The party had to end sometime: After a several-year run of explosive growth, Asian markets-particularly China and India-have hit the skids. Now what? Don't expect a sharp rebound anytime soon as the region works through some issues, said a panel of Asian fund managers Thursday at the Morningstar Investment Conference in Chicago. But they say the long-term outlook remains bright even if the near-term picture is cloudy.

   "The problems in Asia are fundamentally different from the West," said Anthony Cragg, managing director and senior manager of emerging markets and Asia/Pacific for Wells Fargo. "They don't have mortgage problems or credit debt up to their eyeballs. But they do have inflation; India's rate is 11.5%. Inflation is the devil in Asia."

   Justin Leverenz, portfolio manager of the Oppenheimer Developing Market Fund, pinned part of Asia's problems on its collective unwillingness to adjust its currencies to global economic realities. He said that China, for example, is experiencing high-single-digit inflation because its exchange rate seriously undervalues its currency. That boosts inflation and potentially undermines growth.

   India's inflation problem is more structural in that it doesn't have enough infrastructure to support the 8% to 9% annual GDP growth of recent years, said Sharat Shroff, lead manager of the Matthews Pacific Tiger fund and co-manager of the Matthews India fund. He said India faces a couple of other problems due to its sizable current account deficit and a growing fiscal account deficit, the latter caused by various economic stimulus measures.

   "India may be vulnerable over the next several months," Shroff said, "but we have a five-year outlook."
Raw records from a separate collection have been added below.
**config.mk**
```make
export PLATFORM = sky130hd
export DESIGN_NAME = rgb_led_pwm_breath_flash_core
export DESIGN_NICKNAME = d
export VERILOG_FILES = /design/src/rtl/rgbled_pkg.sv /design/src/rtl/rgbled_ctrl.sv /design/src/rtl/rgbled_dp.sv /design/src/rtl/rgb_led_pwm_breath_flash_core.sv
export SDC_FILE = /design/constraint.sdc
export NUM_CORES = 1
export LEC_CHECK = 0
export BUFFER_PORTS_ARGS = -buffer_cell sky130_fd_sc_hd__buf_2
export CAP_MARGIN = 10
export CORE_MARGIN = 5
export CORE_UTILIZATION = 47
export DETAILED_ROUTE_END_ITERATION = 12
export PLACE_DENSITY_LB_ADDON = 0.3
export SLEW_MARGIN = 15
export SYNTH_ARGS = -nofsm -noshare
export SYNTH_HDL_FRONTEND = slang
export SYNTH_SLANG_ARGS = --single-unit
```
**constraint.sdc**
```tcl
create_clock -name clk -period 7.34 [get_ports clk]
set_clock_uncertainty 0.1 [all_clocks]
set_input_delay 1.101 -clock clk [delete_from_list [all_inputs] [get_ports clk]]
set_output_delay 1.101 -clock clk [all_outputs]
set_load 0.005 [all_outputs]
```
   Elsewhere in Asia, Cragg has become a bigger fan of Japan. "It's seen as the old lady of Asia and an unfashionable investment," he said. But he cites its roster of forward-thinking global companies such as Toyota, as well as a number of mining-related companies that are investing in natural resources projects around the globe. He added that roughly half of Japanese companies are trading at less than one times book value.